骨髓间充质干细胞移植治疗肺动脉高压的实验研究
【摘要】:一、大鼠骨髓间充质干细胞的分离、培养、表型分析与体外标记
目的:本研究旨在对大鼠骨髓间充质干细胞(BMSCs)进行体外分离培养和纯化,并对其生物学特性进行初步鉴定,以期为后序实验提供实验依据及为开展细胞治疗获取足量的细胞数。
方法:1.取2月龄SD大鼠,无菌条件下取出双侧股骨和胫骨,低糖DMEM培养液冲洗骨髓腔获取骨髓细胞悬液。将骨髓液加入密度梯度为1.077的Ficoll淋巴细胞分离液采用密度梯度离心法分离纯化单个核细胞。离心后吸取含云雾状细胞的白膜层液体用含胎牛血清(FBS)的DMEM细胞培养液制成细胞悬液,移入培养瓶中,置于培养箱内进行培养。细胞培养48小时后进行半量换液,此后每隔3天进行全量换液。细胞呈集落样生长,待细胞覆盖培养瓶底面积的80%以上,用胰酶消化,并收集细胞用含FBS的低糖型DMEM培养基进行传代培养。本实验选用3代后的BMSCs进行实验。2.大鼠BMSCs的表型鉴定:胰酶消化收集约5×105个骨髓间充质干细胞,磷酸盐缓冲液(PBS)洗涤细胞2次,悬浮于封闭液中,加入抗人CD29,CD90,CD34,CD45一抗40℃孵育30分钟,PBS洗涤细胞,加入经异硫氰酸荧光素(FITC)荧光标记的二抗,孵育,洗涤后重悬于PBS溶液进行流式细胞仪检测细胞表型。实验中采用同种属,同表型的相关抗体作为对照。3.大鼠BMSCs的体外标记:将二甲基亚砜(DMSO)溶解的膜荧光染料CM-DiI溶液加入到经PBS清洗的贴壁干细胞培养瓶中标记,混匀后静置于孵育。将标记好的1-5×105个细胞用PBS溶液冲洗后,重新收集悬浮于100μL生理盐水冰上保存备用,荧光显微镜下观察细胞的体外标记率。
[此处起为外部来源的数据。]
==> config.mk <==
export PLATFORM = sky130hd
export DESIGN_NAME = sor_output_regs
export DESIGN_NICKNAME = d
export VERILOG_FILES = /design/src/design/sor_pkg.sv /design/src/design/sor_stream_if.sv /design/src/design/sor_pair_buf.sv /design/src/design/sor_sample_mem.sv /design/src/design/sor_output_regs.sv
export SDC_FILE = /design/constraint.sdc
export NUM_CORES = 1
export LEC_CHECK = 0
export ABC_AREA = 1
export BUFFER_PORTS_ARGS = -buffer_cell sky130_fd_sc_hd__buf_2
export CAP_MARGIN = 25
export CORE_UTILIZATION = 35
export DETAILED_ROUTE_END_ITERATION = 16
export PLACE_DENSITY = 0.61
export SLEW_MARGIN = 20
export SYNTH_ARGS = -nofsm -noshare
export SYNTH_HDL_FRONTEND = slang
export SYNTH_SLANG_ARGS = --single-unit
==> constraint.sdc <==
create_clock -name clk -period 3.74 [get_ports clk]
set_input_delay 0.561 -clock clk [delete_from_list [all_inputs] [get_ports clk]]
set_output_delay 0.561 -clock clk [all_outputs]
set_load 0.02 [all_outputs]
==> src/design/sor_pkg.sv <==
// Behaviour
// - Watermark flag is 1 when fill count is at or above the watermark.
// - Overrun flag sets only when the queue is full and a sample was overwritten.
// - Six-bit fill count: 0 means empty, 32 means full.
// - After an overwrite the status reads watermark 1, overrun 1, count 32.
// - Temperature overrun sets when a new result replaces an unread one.
// - Pressure overrun sets when a new result replaces an unread one.
// - Temperature-ready flag is 1 while an unread temperature result exists.
// - Pressure-ready flag is 1 from a queue push until the next read of byte 2Ah, even if samples remain.
// - The sample flags register is refreshed once per output-data-rate period.
// - Pressure is 24-bit two's complement in bytes 28h, 29h, 2Ah.
// - With differential and auto features off, pressure is measured minus offset.
// - The 16-bit offset is scaled by 256 before subtraction.
// - Temperature is 16-bit two's complement in bytes 2Bh and 2Ch.
// - Reading the filter clear register resets the pressure smoothing filter.
// - The watermark is the five-bit field in bits 4:0 of the queue control.
package sor_pkg;
    localparam logic [7:0] ADDR_QUEUE_CTRL   = 8'h14;
    localparam logic [7:0] ADDR_TRIM_LOW     = 8'h18;
    localparam logic [7:0] ADDR_TRIM_HIGH    = 8'h19;
    localparam logic [7:0] ADDR_FILL_STATE   = 8'h26;
    localparam logic [7:0] ADDR_SAMPLE_FLAGS = 8'h27;
    localparam logic [7:0] ADDR_PRESS_LOW    = 8'h28;
    localparam logic [7:0] ADDR_PRESS_MID    = 8'h29;
    localparam logic [7:0] ADDR_PRESS_HIGH   = 8'h2a;
    localparam logic [7:0] ADDR_TEMP_LOW     = 8'h2b;
    localparam logic [7:0] ADDR_TEMP_HIGH    = 8'h2c;
    localparam logic [7:0] ADDR_FILTER_CLEAR = 8'h33;

    localparam int PRESS_W    = 24;
    localparam int TEMP_W     = 16;
    localparam int TRIM_W     = 16;
    localparam int TRIM_SHIFT = 8;
    localparam int QUEUE_DEPTH = 32;
    localparam int FILL_W     = 6;
    localparam int WTM_W      = 5;
    localparam int CTRL_MODE_W = 3;

    localparam int FILL_WMARK_BIT = 7;
    localparam int FILL_OVR_BIT   = 6;
    localparam int FLAG_T_OR_BIT  = 5;
    localparam int FLAG_P_OR_BIT  = 4;
    localparam int FLAG_T_DA_BIT  = 1;
    localparam int FLAG_P_DA_BIT  = 0;

    localparam logic [7:0]        BYTE_ZERO  = 8'h00;
    localparam logic [WTM_W-1:0]  WTM_RESET  = 5'h00;
    localparam logic [TRIM_W-1:0] TRIM_RESET = 16'h0000;

    typedef logic [7:0] sor_byte_type;
    typedef enum logic [1:0] {
        BYTE_LOW  = 2'b00,
        BYTE_MID  = 2'b01,
        BYTE_HIGH = 2'b10
    } sor_lane_type;

    function automatic sor_byte_type sor_byte_sel(input logic [PRESS_W-1:0] v,
                                                  input sor_lane_type lane);
        sor_byte_type b;
        b = BYTE_ZERO;
        unique case (lane)
            BYTE_LOW:  b = v[7:0];
            BYTE_MID:  b = v[15:8];
            BYTE_HIGH: b = v[23:16];
            default:   b = BYTE_ZERO;
        endcase
        return b;
    endfunction : sor_byte_sel
endpackage : sor_pkg
--- config.mk ---
export PLATFORM = sky130hd
export DESIGN_NAME = idle_powerdown_controller
export DESIGN_NICKNAME = d
export VERILOG_FILES = /design/src/pwr_pkg.sv /design/src/idle_powerdown_controller.sv
export SDC_FILE = /design/constraint.sdc
export NUM_CORES = 1
export LEC_CHECK = 0
export BUFFER_PORTS_ARGS = -buffer_cell sky130_fd_sc_hd__clkbuf_2
export CAP_MARGIN = 20
export CORE_UTILIZATION = 46
export DETAILED_ROUTE_END_ITERATION = 8
export PLACE_DENSITY = 0.82
export SKIP_CTS_REPAIR_TIMING = 1
export SYNTH_ARGS = -nofsm -noshare
export SYNTH_HDL_FRONTEND = slang
export SYNTH_SLANG_ARGS = --single-unit
--- constraint.sdc ---
create_clock -name aclk -period 1.6 [get_ports aclk]
set_input_delay 0.48 -clock aclk [delete_from_list [all_inputs] [get_ports aclk]]
set_output_delay 0.48 -clock aclk [all_outputs]
set_load 0.005 [all_outputs]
结果:1.培养细胞的形态学观察:刚接种的细胞镜下呈大小较均一的圆形;培养72小时后,细胞的形态多数为梭形;培养5-7天后,细胞呈较大的扁平样或纺锤样,7天左右细胞覆盖培养瓶底面积的80%以上。传代培养后细胞形态均一,呈梭形。2.培养细胞的免疫表型测定:所培养细胞表面抗原标志物可阳性表达CD90和CD29;阴性表达CD34和CD45。3.培养细胞的荧光标记情况:BMSCs应用膜荧光染料CM-DiI标记后呈红色,在荧光显微镜下观察标记率达80%以上。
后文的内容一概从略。